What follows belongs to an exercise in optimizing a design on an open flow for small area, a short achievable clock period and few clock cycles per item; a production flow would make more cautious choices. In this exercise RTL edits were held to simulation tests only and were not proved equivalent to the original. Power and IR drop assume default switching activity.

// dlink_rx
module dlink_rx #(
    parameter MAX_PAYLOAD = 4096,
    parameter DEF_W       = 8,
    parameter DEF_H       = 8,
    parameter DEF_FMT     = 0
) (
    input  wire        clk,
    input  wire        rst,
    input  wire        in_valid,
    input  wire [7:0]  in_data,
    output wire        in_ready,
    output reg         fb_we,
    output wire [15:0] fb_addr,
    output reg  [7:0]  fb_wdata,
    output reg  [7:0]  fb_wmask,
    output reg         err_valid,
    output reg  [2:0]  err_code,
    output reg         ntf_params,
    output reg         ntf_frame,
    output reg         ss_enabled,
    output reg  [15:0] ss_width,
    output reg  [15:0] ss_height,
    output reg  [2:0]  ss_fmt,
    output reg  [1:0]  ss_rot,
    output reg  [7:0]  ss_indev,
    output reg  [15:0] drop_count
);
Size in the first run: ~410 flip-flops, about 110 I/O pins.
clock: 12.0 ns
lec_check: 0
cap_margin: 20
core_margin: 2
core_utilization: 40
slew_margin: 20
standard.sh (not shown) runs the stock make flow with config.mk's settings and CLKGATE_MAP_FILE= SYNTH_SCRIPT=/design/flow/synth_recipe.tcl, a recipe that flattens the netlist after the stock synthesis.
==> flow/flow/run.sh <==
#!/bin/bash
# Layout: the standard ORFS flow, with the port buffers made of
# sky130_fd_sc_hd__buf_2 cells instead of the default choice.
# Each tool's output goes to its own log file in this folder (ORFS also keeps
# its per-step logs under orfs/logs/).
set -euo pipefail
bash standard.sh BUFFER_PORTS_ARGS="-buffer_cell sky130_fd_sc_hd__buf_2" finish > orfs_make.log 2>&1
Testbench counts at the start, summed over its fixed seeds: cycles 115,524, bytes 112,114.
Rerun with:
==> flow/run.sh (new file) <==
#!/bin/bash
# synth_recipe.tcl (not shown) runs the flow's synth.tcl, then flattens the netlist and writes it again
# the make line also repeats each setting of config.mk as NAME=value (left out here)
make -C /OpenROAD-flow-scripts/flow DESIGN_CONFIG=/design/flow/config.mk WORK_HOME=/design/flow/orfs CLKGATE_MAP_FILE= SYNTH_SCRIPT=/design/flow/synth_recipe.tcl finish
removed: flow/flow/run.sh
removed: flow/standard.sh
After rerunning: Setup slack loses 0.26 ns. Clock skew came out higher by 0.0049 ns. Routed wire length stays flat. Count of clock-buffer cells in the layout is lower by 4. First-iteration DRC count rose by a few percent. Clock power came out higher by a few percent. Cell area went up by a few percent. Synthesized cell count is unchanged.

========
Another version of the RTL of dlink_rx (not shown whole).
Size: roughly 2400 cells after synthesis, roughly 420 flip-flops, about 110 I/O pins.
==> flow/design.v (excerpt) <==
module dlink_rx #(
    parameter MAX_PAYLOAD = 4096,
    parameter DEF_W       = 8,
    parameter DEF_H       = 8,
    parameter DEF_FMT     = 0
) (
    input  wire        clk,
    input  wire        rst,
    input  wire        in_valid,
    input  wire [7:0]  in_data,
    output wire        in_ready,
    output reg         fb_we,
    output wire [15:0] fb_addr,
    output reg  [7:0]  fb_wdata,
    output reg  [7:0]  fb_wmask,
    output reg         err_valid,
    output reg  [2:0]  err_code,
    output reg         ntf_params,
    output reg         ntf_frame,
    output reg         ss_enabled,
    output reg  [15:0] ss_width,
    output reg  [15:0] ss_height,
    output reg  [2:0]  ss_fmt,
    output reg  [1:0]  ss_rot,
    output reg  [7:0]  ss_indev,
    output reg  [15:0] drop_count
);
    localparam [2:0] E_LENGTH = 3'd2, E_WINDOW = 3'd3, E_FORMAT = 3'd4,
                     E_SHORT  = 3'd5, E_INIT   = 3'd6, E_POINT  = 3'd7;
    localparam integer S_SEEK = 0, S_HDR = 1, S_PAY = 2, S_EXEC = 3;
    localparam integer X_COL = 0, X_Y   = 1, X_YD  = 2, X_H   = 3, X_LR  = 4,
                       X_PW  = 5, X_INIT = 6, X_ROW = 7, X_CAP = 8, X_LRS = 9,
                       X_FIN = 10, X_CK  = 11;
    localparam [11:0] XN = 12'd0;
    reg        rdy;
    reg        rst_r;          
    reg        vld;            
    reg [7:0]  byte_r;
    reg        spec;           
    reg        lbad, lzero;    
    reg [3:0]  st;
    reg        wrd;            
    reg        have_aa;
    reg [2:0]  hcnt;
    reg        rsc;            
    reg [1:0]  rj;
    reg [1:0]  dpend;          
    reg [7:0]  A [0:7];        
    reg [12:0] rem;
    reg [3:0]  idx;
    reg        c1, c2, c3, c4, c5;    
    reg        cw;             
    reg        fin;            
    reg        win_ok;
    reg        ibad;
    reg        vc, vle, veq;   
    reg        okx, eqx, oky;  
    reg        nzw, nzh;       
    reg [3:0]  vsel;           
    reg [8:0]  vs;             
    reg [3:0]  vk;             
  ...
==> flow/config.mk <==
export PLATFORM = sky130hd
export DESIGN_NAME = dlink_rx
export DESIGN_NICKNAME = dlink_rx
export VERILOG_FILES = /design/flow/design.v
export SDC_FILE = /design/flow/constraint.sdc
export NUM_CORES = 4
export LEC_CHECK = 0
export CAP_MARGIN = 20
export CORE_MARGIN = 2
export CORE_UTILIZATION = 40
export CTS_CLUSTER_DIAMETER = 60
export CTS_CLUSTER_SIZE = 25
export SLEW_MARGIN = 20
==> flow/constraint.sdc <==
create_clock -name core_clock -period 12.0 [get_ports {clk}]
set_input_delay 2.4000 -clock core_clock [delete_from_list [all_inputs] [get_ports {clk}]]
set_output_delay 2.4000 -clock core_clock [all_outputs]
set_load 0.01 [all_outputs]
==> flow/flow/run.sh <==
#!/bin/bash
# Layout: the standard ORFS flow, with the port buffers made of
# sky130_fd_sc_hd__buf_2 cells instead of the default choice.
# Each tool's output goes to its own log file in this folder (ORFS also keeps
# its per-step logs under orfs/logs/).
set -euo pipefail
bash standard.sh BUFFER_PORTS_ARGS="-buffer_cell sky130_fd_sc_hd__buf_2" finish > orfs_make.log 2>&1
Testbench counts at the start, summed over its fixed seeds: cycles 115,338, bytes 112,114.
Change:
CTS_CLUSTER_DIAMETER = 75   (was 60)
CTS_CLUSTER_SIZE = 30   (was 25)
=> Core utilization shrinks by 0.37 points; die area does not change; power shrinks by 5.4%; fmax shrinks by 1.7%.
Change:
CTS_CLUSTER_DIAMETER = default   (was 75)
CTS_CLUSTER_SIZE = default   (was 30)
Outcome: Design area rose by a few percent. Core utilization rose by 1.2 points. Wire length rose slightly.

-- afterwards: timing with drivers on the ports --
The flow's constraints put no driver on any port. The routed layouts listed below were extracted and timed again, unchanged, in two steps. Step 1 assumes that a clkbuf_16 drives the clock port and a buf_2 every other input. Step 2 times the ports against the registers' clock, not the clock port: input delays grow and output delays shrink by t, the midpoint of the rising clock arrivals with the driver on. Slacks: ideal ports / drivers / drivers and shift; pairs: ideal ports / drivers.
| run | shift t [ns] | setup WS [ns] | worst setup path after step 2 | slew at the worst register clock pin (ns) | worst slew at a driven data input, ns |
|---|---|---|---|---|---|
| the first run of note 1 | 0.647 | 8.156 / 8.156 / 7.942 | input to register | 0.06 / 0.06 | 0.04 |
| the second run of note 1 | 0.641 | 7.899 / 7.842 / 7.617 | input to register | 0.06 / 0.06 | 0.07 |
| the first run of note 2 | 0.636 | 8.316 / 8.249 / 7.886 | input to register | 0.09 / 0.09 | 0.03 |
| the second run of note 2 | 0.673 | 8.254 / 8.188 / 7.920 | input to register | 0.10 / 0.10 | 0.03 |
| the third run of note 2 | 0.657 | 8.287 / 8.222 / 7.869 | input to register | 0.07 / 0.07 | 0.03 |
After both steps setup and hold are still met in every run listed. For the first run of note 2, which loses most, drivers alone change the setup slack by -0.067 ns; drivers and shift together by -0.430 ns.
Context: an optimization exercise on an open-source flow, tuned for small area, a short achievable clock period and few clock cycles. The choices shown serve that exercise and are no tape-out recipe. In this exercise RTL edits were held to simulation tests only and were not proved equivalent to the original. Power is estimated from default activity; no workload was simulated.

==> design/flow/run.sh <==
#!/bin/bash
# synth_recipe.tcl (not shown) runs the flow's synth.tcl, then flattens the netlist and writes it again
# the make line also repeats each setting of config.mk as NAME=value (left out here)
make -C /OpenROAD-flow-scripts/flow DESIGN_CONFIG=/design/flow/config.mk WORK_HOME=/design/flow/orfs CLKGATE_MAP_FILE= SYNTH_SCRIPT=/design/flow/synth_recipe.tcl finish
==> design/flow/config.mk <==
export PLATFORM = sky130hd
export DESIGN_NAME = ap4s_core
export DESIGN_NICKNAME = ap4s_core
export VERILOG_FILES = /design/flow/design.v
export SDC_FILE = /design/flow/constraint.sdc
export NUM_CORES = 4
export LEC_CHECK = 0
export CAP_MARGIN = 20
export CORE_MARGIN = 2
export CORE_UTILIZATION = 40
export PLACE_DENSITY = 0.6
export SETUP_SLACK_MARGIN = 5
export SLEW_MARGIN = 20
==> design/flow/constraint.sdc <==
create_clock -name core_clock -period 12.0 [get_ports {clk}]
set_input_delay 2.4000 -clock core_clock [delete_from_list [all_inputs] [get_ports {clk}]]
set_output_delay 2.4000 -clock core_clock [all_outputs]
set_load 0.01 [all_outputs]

---

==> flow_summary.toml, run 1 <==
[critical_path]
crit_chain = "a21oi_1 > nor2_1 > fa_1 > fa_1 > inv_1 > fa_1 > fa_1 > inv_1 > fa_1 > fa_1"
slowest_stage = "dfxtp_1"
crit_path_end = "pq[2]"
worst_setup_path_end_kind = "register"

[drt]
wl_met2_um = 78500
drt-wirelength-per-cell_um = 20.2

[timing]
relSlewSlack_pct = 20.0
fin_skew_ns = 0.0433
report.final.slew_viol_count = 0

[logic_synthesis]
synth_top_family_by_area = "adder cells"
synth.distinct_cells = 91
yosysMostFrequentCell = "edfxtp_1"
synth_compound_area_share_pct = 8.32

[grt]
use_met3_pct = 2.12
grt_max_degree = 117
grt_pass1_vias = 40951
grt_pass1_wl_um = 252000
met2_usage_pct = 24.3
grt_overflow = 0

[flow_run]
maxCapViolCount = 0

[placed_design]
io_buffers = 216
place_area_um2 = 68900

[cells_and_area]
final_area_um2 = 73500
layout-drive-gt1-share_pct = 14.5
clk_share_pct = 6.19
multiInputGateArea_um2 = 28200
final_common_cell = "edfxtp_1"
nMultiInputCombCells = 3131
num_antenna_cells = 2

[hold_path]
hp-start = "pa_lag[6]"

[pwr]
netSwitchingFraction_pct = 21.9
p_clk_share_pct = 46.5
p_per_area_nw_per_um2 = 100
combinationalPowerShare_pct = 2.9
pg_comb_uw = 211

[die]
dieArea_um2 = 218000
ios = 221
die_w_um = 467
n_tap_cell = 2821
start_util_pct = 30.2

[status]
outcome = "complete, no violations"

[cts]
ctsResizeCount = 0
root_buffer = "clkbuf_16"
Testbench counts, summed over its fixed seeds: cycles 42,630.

---

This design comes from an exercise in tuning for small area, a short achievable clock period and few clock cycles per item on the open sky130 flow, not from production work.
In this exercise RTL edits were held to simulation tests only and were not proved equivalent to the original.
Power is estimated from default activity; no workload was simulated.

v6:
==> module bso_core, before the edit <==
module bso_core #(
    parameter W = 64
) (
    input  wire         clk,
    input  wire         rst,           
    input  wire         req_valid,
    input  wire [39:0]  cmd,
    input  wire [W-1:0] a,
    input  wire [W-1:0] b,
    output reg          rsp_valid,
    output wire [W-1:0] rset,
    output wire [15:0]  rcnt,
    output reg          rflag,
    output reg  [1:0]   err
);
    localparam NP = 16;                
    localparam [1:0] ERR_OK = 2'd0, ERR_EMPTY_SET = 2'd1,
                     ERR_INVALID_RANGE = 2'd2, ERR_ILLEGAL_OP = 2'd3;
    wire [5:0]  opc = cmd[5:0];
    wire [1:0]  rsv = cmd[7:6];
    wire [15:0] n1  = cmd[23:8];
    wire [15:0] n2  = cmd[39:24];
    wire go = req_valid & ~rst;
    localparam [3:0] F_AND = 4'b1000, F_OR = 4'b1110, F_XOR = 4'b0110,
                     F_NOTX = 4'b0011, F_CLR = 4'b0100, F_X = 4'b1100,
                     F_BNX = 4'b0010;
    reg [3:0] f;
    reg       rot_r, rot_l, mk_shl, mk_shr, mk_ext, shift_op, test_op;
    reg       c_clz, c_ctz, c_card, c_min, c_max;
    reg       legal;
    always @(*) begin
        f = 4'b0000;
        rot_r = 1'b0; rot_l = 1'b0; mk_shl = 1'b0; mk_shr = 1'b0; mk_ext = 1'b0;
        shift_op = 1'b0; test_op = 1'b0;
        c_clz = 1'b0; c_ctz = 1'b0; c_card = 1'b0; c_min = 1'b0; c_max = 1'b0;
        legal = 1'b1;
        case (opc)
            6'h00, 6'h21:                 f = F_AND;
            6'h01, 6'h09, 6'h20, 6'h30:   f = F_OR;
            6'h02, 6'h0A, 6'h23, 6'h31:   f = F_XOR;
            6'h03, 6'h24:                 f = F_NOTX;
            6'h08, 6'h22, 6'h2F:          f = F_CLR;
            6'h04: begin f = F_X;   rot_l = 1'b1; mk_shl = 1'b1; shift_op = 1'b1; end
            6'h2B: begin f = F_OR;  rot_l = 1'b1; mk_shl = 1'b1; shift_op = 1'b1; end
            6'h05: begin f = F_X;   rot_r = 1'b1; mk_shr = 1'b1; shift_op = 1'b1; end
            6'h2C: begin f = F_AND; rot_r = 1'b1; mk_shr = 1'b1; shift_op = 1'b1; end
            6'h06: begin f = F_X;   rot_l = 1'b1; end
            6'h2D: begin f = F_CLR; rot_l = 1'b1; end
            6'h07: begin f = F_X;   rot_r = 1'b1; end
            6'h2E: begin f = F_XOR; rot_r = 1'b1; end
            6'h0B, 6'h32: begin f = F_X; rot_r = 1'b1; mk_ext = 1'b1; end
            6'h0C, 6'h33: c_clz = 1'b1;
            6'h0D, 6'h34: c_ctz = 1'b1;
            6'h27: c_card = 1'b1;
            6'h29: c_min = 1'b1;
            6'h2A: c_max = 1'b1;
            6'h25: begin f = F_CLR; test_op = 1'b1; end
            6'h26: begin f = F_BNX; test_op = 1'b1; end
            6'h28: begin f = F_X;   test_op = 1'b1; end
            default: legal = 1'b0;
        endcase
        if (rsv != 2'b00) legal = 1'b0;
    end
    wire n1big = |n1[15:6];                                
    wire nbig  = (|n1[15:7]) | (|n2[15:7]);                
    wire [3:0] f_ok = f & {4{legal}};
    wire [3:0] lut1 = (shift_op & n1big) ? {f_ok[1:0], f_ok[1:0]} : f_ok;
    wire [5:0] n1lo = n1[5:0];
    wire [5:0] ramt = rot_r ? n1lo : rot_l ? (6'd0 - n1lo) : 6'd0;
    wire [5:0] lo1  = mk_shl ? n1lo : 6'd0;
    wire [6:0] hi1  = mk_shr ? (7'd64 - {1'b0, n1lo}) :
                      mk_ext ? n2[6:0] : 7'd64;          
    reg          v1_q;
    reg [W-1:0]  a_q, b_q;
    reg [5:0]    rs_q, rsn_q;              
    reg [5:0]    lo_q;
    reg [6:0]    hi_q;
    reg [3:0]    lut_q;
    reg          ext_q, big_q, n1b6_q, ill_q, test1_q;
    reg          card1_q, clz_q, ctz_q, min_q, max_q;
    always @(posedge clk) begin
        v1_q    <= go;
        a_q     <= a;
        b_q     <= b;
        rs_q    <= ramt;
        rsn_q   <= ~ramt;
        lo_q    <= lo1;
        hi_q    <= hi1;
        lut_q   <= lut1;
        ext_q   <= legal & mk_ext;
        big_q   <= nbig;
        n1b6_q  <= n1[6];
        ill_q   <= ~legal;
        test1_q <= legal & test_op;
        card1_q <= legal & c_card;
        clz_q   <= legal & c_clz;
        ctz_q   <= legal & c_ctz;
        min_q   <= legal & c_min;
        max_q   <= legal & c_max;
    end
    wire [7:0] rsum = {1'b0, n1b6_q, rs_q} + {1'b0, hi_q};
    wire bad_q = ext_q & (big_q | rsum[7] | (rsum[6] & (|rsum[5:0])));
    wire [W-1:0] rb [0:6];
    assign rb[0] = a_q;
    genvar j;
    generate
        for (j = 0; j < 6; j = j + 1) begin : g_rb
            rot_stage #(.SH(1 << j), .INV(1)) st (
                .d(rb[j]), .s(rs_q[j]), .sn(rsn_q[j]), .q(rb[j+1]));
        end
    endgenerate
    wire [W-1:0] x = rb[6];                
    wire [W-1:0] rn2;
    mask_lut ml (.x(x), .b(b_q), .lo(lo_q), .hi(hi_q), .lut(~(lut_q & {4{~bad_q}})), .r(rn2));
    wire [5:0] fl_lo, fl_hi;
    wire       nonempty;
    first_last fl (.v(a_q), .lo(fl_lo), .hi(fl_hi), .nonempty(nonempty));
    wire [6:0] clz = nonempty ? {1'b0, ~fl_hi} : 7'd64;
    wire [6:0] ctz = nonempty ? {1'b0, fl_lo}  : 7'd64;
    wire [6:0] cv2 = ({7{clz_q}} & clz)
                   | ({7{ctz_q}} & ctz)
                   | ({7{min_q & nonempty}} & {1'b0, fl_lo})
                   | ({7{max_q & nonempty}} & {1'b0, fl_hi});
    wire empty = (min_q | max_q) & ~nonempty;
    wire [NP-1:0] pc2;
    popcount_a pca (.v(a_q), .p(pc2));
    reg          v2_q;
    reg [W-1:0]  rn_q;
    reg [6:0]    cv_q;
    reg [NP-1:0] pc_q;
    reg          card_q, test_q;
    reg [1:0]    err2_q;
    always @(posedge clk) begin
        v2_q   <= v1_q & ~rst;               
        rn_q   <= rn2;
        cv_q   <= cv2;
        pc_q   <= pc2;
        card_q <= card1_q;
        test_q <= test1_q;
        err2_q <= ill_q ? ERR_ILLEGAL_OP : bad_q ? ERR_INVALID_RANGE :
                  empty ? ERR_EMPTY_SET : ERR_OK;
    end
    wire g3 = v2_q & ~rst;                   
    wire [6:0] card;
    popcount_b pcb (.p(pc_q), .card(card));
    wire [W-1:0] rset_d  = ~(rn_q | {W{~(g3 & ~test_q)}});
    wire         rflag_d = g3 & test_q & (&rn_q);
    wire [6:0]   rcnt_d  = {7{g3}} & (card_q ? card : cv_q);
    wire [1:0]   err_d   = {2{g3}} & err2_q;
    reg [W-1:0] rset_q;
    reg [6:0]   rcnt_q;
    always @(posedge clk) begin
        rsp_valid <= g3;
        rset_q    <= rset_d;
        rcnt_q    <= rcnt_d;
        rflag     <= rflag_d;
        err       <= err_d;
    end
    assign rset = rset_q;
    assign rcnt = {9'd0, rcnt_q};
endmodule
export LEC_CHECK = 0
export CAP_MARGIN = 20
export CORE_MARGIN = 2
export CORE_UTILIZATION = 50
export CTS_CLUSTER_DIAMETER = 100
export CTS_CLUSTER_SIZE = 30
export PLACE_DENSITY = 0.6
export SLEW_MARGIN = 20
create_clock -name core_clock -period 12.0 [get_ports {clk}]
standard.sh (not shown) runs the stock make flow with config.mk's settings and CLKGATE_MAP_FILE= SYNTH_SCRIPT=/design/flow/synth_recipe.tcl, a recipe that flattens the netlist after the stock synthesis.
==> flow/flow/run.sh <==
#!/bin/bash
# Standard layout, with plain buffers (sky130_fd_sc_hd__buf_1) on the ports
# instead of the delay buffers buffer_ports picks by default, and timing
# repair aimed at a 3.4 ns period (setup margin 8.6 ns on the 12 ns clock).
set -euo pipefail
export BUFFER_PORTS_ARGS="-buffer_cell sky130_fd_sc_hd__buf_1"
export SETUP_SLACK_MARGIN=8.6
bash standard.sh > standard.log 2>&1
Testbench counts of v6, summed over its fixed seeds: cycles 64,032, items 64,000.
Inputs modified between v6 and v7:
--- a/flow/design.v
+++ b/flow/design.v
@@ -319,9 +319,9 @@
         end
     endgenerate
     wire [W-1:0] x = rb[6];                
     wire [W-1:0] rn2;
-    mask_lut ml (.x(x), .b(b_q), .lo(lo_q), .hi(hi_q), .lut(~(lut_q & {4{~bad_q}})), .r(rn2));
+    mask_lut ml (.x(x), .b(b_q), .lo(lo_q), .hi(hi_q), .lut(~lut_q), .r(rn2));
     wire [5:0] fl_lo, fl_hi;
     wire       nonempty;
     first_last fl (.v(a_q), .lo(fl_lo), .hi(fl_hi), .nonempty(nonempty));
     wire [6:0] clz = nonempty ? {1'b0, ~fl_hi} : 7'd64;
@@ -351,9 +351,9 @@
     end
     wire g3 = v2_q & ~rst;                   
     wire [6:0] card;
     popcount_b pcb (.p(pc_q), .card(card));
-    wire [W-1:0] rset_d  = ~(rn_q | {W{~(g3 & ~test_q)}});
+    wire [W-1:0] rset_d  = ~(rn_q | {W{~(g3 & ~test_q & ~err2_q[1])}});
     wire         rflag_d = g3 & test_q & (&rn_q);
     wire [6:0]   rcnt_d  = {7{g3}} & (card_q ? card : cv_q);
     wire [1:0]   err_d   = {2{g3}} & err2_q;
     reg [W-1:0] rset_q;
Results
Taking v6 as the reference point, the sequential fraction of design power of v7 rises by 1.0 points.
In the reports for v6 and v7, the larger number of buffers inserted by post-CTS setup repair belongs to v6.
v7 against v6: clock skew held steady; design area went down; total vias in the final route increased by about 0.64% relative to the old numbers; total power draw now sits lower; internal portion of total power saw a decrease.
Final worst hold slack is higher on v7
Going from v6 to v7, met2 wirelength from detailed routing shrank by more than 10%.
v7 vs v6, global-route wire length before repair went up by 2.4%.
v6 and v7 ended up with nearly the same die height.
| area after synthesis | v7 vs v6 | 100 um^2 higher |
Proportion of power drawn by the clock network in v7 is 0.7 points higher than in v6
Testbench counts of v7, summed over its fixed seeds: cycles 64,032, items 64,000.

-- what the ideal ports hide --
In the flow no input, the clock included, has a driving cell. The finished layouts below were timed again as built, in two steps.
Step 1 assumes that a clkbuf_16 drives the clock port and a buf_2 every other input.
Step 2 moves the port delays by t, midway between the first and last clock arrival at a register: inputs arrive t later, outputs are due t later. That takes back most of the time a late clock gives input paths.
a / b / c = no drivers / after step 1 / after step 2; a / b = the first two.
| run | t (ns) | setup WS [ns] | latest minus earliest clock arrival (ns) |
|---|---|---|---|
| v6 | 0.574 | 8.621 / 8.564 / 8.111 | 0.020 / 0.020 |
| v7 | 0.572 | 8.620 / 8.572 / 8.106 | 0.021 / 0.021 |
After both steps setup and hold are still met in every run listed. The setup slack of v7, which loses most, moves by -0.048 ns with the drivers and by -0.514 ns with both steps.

### WHAT TO PRODUCE
When you reach the line in the material above that holds "flow_summary.toml, run 1", begin reproducing lines exactly, and stop after the line that holds "synth.distinct_cells = 91".

### EXERCISE ANSWER
==> flow_summary.toml, run 1 <==
[critical_path]
crit_chain = "a21oi_1 > nor2_1 > fa_1 > fa_1 > inv_1 > fa_1 > fa_1 > inv_1 > fa_1 > fa_1"
slowest_stage = "dfxtp_1"
crit_path_end = "pq[2]"
worst_setup_path_end_kind = "register"

[drt]
wl_met2_um = 78500
drt-wirelength-per-cell_um = 20.2

[timing]
relSlewSlack_pct = 20.0
fin_skew_ns = 0.0433
report.final.slew_viol_count = 0

[logic_synthesis]
synth_top_family_by_area = "adder cells"
synth.distinct_cells = 91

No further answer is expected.